■ Assignment
In the entries that follow, the line with "fa+ha+maj | 7 | 3.15" opens the range and the line with "top_register=entry" closes it; repeat that range exactly, both lines included.
_ _ _ _
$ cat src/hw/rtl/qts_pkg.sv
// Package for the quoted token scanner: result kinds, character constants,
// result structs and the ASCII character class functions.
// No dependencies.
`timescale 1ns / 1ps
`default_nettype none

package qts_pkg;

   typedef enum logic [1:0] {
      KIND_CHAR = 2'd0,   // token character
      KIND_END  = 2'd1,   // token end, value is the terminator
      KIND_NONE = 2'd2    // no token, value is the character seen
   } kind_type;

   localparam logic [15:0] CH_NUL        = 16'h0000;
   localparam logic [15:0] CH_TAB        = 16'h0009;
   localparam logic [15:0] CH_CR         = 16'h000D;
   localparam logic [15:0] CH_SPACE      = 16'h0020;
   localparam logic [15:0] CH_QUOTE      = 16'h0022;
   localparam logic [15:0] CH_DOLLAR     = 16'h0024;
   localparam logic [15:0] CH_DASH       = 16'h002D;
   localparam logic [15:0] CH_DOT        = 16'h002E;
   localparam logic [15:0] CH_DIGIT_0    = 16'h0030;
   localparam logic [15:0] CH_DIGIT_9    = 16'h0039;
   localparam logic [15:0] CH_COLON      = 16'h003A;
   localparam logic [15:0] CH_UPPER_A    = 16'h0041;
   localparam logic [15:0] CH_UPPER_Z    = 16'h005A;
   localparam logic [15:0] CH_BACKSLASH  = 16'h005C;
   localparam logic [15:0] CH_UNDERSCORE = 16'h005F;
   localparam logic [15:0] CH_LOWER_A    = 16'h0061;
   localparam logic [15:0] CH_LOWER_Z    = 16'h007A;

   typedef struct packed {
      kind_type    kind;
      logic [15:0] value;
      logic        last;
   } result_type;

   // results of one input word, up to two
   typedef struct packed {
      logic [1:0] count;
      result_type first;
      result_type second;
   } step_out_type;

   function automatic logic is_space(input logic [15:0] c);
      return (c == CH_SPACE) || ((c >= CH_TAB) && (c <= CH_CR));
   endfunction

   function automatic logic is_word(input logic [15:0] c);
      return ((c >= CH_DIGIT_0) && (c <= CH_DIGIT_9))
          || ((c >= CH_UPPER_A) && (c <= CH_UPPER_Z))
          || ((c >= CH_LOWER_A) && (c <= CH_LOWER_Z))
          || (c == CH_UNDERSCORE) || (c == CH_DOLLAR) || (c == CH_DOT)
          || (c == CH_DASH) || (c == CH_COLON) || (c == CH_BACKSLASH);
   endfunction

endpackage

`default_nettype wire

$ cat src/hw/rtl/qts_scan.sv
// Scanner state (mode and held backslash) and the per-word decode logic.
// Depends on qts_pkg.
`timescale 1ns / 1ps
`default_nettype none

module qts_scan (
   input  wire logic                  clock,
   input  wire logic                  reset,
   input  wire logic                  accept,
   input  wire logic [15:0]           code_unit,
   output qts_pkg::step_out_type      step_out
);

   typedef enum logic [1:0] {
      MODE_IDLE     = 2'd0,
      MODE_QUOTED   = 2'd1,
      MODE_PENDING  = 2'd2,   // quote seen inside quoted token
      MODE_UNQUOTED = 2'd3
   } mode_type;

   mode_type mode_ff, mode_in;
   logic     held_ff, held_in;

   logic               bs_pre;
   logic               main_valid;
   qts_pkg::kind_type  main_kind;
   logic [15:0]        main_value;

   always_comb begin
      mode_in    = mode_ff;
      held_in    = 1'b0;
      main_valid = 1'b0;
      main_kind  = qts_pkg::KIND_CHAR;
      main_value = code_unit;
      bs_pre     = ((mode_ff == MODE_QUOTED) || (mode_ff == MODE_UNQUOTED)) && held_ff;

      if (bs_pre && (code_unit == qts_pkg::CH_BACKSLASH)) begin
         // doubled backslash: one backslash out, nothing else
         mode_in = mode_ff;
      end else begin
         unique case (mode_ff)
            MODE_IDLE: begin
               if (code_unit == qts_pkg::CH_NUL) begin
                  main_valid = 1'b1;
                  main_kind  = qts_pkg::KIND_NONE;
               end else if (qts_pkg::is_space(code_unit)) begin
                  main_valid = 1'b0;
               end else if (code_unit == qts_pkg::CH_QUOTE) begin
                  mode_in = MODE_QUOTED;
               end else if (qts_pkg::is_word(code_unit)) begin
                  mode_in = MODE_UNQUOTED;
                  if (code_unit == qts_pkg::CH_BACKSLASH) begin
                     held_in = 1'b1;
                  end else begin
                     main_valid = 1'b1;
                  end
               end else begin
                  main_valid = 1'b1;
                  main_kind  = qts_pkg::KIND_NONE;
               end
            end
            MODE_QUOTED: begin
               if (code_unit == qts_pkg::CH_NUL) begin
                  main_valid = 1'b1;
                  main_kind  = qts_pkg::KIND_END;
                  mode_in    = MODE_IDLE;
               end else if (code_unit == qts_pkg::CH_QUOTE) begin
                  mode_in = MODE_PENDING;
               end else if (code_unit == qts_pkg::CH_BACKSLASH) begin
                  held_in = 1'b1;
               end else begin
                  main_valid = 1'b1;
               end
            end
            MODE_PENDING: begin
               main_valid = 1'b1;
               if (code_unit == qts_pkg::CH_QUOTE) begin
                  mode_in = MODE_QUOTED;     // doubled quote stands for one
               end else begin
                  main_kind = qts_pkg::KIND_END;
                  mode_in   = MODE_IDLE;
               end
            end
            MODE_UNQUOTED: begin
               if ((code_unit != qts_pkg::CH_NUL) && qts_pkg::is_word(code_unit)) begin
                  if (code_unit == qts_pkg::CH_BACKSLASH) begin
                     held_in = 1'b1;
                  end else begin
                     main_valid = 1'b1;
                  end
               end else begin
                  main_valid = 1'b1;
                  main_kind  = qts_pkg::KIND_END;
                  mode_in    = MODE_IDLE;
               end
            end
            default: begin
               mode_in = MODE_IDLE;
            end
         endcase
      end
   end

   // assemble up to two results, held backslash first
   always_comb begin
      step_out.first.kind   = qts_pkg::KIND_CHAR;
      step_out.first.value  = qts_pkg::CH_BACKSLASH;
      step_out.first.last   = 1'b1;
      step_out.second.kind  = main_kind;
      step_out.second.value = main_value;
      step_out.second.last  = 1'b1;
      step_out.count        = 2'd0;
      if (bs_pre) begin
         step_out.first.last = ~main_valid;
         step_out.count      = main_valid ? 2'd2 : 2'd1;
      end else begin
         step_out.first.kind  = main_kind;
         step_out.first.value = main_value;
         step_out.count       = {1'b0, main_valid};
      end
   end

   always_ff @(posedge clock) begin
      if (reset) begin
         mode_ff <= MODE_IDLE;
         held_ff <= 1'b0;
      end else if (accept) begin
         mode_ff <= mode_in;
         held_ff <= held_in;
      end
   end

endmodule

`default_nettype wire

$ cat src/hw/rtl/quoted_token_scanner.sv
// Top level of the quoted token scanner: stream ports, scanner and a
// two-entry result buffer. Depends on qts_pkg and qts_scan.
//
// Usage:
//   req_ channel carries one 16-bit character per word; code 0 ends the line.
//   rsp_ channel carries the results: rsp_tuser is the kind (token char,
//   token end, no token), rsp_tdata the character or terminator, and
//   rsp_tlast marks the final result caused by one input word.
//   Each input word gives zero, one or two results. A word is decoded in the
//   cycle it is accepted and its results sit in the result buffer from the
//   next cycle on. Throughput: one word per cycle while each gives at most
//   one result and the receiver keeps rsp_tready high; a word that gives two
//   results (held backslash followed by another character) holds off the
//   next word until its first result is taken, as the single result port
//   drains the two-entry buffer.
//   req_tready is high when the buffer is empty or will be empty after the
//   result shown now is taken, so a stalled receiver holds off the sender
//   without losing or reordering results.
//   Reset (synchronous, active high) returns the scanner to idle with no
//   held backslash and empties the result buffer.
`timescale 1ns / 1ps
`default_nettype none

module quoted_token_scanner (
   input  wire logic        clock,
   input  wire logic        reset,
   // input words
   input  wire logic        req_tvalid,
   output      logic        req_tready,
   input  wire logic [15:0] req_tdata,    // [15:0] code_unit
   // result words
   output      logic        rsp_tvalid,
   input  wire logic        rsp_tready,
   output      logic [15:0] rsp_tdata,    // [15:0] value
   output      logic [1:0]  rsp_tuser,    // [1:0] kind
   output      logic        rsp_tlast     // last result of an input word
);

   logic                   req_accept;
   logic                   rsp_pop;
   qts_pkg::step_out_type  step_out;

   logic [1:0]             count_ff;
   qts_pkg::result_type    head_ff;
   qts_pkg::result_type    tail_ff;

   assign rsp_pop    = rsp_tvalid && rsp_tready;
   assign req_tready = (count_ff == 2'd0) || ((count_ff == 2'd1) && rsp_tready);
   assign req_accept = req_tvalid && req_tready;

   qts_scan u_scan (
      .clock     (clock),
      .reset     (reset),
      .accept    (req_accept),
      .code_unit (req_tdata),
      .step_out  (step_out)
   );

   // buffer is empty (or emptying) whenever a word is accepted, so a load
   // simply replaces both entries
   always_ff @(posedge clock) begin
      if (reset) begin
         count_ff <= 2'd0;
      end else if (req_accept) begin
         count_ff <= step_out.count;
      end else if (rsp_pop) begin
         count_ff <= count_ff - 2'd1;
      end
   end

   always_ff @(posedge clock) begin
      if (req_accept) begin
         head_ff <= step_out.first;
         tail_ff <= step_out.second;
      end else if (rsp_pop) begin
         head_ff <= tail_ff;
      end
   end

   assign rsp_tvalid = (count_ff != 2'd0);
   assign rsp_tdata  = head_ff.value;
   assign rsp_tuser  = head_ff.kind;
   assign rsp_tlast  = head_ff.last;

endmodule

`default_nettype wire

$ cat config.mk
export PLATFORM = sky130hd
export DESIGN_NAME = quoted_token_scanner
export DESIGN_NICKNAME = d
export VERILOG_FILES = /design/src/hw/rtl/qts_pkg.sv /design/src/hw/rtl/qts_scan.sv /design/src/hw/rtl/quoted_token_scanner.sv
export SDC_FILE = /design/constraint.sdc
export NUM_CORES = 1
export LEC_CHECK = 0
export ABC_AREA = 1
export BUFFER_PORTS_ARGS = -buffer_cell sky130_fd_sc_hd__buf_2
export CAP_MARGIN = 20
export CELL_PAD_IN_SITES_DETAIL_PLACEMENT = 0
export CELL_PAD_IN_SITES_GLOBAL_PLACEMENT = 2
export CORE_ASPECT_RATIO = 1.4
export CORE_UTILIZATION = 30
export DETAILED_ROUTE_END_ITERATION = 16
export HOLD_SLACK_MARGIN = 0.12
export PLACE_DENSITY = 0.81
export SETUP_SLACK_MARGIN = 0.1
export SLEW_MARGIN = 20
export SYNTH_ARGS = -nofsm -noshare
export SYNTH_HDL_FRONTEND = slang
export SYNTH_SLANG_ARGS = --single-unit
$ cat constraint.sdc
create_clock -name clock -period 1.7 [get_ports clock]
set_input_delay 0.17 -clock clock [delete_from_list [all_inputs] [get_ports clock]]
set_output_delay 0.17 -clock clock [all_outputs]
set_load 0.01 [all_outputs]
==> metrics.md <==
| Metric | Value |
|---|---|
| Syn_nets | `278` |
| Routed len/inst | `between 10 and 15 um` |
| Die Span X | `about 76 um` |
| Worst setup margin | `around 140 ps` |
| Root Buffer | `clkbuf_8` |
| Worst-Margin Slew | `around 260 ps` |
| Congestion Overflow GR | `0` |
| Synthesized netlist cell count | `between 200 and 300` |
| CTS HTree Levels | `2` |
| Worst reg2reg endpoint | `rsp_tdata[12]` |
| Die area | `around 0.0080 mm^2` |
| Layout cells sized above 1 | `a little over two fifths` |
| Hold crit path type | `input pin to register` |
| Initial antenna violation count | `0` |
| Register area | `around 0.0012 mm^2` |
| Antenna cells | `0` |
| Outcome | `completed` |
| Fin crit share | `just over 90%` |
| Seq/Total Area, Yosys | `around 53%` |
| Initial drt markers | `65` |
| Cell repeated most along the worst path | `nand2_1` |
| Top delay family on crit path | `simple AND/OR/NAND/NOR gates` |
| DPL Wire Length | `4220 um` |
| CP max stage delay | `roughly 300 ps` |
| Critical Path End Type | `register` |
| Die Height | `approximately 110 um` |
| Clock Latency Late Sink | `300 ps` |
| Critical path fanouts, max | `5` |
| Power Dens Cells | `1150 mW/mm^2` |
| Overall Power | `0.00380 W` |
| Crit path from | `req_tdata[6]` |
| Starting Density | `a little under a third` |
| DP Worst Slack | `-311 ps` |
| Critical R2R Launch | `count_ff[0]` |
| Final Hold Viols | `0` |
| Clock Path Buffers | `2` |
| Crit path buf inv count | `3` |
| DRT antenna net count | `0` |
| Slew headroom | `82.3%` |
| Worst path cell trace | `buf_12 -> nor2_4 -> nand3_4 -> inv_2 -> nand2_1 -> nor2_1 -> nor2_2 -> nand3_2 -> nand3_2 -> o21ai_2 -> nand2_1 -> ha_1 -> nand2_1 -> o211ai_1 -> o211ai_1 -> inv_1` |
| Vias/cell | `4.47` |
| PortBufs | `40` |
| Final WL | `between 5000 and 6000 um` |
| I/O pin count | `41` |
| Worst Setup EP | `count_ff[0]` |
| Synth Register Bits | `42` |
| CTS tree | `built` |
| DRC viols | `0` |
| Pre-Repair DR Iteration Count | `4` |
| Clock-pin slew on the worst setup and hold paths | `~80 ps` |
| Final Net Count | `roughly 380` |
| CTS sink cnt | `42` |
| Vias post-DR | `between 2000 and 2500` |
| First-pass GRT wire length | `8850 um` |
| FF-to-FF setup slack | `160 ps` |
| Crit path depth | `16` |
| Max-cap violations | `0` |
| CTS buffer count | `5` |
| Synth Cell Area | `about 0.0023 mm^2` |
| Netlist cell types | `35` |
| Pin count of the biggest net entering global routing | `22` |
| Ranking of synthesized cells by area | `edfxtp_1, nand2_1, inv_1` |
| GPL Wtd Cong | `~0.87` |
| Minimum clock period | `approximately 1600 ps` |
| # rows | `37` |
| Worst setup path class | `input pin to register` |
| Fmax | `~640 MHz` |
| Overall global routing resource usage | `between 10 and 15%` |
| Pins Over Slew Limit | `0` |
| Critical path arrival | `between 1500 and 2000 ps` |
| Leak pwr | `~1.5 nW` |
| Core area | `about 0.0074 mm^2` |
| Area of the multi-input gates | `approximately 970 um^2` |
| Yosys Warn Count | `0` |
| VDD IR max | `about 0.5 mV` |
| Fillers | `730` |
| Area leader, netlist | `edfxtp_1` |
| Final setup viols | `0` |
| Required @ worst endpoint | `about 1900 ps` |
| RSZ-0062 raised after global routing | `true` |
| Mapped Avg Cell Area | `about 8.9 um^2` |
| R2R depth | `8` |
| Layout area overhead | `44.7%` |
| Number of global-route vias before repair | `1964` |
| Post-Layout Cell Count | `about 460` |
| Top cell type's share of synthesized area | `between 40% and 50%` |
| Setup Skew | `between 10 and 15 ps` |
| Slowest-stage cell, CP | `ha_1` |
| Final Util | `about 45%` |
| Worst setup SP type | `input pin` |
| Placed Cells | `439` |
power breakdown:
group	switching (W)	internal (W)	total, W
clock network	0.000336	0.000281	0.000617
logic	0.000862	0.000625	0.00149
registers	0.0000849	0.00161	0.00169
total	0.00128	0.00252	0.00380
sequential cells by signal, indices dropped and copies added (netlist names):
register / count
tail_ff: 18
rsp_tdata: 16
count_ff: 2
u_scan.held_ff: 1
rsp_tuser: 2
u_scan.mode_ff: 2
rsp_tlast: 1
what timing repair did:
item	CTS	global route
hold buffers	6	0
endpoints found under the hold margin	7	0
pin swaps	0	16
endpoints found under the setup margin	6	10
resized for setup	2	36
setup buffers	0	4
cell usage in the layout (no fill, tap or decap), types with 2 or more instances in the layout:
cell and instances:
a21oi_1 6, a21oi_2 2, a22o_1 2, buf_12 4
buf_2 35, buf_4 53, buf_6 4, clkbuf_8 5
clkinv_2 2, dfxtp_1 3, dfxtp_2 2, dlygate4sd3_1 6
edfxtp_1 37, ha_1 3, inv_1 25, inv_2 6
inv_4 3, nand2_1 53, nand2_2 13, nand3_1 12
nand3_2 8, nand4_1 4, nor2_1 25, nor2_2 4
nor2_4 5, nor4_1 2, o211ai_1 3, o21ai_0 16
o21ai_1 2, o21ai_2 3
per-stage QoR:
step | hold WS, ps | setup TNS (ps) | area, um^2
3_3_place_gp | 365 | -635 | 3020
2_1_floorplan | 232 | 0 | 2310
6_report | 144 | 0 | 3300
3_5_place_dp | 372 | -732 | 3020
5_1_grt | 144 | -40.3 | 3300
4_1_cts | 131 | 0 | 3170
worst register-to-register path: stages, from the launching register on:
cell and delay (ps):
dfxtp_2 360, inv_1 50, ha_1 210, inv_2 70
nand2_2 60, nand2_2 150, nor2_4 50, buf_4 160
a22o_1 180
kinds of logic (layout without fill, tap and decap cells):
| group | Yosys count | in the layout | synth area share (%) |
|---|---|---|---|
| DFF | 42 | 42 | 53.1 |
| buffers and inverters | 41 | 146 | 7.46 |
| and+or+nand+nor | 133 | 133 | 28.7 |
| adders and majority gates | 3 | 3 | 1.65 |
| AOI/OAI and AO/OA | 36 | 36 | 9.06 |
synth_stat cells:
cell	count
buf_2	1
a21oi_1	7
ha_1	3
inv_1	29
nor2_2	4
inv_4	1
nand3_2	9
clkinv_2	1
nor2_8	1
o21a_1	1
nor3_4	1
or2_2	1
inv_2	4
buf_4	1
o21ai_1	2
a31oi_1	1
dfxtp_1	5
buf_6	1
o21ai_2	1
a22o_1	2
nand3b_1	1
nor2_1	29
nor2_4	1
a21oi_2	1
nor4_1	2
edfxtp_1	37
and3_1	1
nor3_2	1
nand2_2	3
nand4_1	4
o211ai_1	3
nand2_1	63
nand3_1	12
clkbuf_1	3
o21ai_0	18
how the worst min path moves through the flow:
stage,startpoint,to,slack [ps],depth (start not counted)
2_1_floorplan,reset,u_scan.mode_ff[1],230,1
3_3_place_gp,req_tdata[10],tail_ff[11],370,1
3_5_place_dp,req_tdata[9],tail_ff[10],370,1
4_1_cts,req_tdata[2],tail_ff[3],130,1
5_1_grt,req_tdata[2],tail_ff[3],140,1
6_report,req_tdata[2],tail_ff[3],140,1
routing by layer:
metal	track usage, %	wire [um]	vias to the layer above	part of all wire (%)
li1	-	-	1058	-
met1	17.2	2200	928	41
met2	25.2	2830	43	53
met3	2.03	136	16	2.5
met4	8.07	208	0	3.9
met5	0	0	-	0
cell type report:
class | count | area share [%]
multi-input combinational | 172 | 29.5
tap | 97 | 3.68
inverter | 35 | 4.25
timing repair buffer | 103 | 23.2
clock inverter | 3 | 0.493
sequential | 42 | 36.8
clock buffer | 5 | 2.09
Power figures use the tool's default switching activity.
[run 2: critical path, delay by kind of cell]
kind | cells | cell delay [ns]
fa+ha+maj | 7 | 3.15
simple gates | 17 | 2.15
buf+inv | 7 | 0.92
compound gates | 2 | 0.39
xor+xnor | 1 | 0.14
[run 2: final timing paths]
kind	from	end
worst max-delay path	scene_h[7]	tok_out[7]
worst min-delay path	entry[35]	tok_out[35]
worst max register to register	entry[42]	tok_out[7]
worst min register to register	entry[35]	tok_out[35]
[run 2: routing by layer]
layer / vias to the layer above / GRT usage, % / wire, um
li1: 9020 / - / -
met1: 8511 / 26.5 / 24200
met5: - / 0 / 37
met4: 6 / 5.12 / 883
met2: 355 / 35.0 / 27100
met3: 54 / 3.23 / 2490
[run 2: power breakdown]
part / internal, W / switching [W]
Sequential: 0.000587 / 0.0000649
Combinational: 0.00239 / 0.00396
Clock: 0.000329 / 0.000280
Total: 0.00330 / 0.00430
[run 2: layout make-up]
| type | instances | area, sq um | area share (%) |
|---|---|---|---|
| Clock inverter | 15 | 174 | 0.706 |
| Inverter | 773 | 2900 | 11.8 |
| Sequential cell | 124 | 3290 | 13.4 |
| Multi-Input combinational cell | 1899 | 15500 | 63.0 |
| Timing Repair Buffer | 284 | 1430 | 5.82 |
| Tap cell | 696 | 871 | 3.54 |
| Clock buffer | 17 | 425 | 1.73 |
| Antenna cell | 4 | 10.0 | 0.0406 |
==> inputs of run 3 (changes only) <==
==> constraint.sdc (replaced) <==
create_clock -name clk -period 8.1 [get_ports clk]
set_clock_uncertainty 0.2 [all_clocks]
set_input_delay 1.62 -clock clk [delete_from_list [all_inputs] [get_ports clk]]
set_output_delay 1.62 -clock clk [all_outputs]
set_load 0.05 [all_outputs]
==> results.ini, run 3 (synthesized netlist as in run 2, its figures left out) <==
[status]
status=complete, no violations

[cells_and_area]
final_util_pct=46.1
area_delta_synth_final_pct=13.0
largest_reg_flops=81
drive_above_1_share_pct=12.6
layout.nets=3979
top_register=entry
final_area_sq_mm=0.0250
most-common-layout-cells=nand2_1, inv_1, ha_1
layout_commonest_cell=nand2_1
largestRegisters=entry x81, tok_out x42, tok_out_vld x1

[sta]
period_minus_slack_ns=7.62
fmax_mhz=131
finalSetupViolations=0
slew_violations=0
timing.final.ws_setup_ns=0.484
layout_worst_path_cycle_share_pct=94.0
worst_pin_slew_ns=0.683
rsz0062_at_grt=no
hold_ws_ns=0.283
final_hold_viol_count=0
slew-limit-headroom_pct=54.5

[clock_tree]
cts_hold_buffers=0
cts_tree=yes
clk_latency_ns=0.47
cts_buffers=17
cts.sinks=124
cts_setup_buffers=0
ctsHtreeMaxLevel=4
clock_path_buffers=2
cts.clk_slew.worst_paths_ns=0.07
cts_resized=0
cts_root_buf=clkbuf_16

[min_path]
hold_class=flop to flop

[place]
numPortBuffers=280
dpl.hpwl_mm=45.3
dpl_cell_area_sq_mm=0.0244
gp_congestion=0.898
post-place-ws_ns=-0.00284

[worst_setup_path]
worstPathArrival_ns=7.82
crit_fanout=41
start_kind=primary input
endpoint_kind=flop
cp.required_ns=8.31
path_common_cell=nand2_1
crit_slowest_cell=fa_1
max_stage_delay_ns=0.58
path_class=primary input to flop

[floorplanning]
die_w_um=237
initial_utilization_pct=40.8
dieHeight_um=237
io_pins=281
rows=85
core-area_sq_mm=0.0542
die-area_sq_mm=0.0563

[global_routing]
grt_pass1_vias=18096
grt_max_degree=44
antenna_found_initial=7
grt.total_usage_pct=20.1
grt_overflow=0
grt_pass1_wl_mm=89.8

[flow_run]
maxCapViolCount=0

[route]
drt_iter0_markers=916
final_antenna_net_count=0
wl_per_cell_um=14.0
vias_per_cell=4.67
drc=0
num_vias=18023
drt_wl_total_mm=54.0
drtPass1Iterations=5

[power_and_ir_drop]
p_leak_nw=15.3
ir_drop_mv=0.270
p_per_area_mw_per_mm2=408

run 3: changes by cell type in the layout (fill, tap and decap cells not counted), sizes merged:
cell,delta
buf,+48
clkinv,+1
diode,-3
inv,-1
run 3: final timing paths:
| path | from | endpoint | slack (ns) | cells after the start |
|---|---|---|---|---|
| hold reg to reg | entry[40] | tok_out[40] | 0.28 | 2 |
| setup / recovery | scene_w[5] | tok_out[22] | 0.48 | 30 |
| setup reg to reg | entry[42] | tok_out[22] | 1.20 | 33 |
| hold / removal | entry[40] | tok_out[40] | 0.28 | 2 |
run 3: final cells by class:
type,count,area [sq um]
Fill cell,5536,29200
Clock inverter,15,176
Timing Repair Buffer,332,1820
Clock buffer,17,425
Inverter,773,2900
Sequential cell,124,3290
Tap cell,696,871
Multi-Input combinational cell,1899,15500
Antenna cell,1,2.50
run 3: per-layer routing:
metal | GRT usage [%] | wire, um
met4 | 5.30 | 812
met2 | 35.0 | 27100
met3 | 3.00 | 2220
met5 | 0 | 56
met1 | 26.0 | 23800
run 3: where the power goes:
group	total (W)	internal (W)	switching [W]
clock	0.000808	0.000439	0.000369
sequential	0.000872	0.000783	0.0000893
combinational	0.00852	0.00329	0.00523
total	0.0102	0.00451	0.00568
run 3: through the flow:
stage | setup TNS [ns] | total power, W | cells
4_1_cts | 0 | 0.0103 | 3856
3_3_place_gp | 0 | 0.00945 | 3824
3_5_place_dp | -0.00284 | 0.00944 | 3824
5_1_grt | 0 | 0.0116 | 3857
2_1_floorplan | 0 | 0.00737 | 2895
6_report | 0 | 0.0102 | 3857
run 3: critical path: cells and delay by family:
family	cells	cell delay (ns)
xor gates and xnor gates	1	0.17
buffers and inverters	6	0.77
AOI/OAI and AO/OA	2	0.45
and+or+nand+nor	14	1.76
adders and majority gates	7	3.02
_ _ _ _
■ Written answer
fa+ha+maj | 7 | 3.15
simple gates | 17 | 2.15
buf+inv | 7 | 0.92
compound gates | 2 | 0.39
xor+xnor | 1 | 0.14
[run 2: final timing paths]
kind	from	end
worst max-delay path	scene_h[7]	tok_out[7]
worst min-delay path	entry[35]	tok_out[35]
worst max register to register	entry[42]	tok_out[7]
worst min register to register	entry[35]	tok_out[35]
[run 2: routing by layer]
layer / vias to the layer above / GRT usage, % / wire, um
li1: 9020 / - / -
met1: 8511 / 26.5 / 24200
met5: - / 0 / 37
met4: 6 / 5.12 / 883
met2: 355 / 35.0 / 27100
met3: 54 / 3.23 / 2490
[run 2: power breakdown]
part / internal, W / switching [W]
Sequential: 0.000587 / 0.0000649
Combinational: 0.00239 / 0.00396
Clock: 0.000329 / 0.000280
Total: 0.00330 / 0.00430
[run 2: layout make-up]
| type | instances | area, sq um | area share (%) |
|---|---|---|---|
| Clock inverter | 15 | 174 | 0.706 |
| Inverter | 773 | 2900 | 11.8 |
| Sequential cell | 124 | 3290 | 13.4 |
| Multi-Input combinational cell | 1899 | 15500 | 63.0 |
| Timing Repair Buffer | 284 | 1430 | 5.82 |
| Tap cell | 696 | 871 | 3.54 |
| Clock buffer | 17 | 425 | 1.73 |
| Antenna cell | 4 | 10.0 | 0.0406 |
==> inputs of run 3 (changes only) <==
==> constraint.sdc (replaced) <==
create_clock -name clk -period 8.1 [get_ports clk]
set_clock_uncertainty 0.2 [all_clocks]
set_input_delay 1.62 -clock clk [delete_from_list [all_inputs] [get_ports clk]]
set_output_delay 1.62 -clock clk [all_outputs]
set_load 0.05 [all_outputs]
==> results.ini, run 3 (synthesized netlist as in run 2, its figures left out) <==
[status]
status=complete, no violations

[cells_and_area]
final_util_pct=46.1
area_delta_synth_final_pct=13.0
largest_reg_flops=81
drive_above_1_share_pct=12.6
layout.nets=3979
top_register=entry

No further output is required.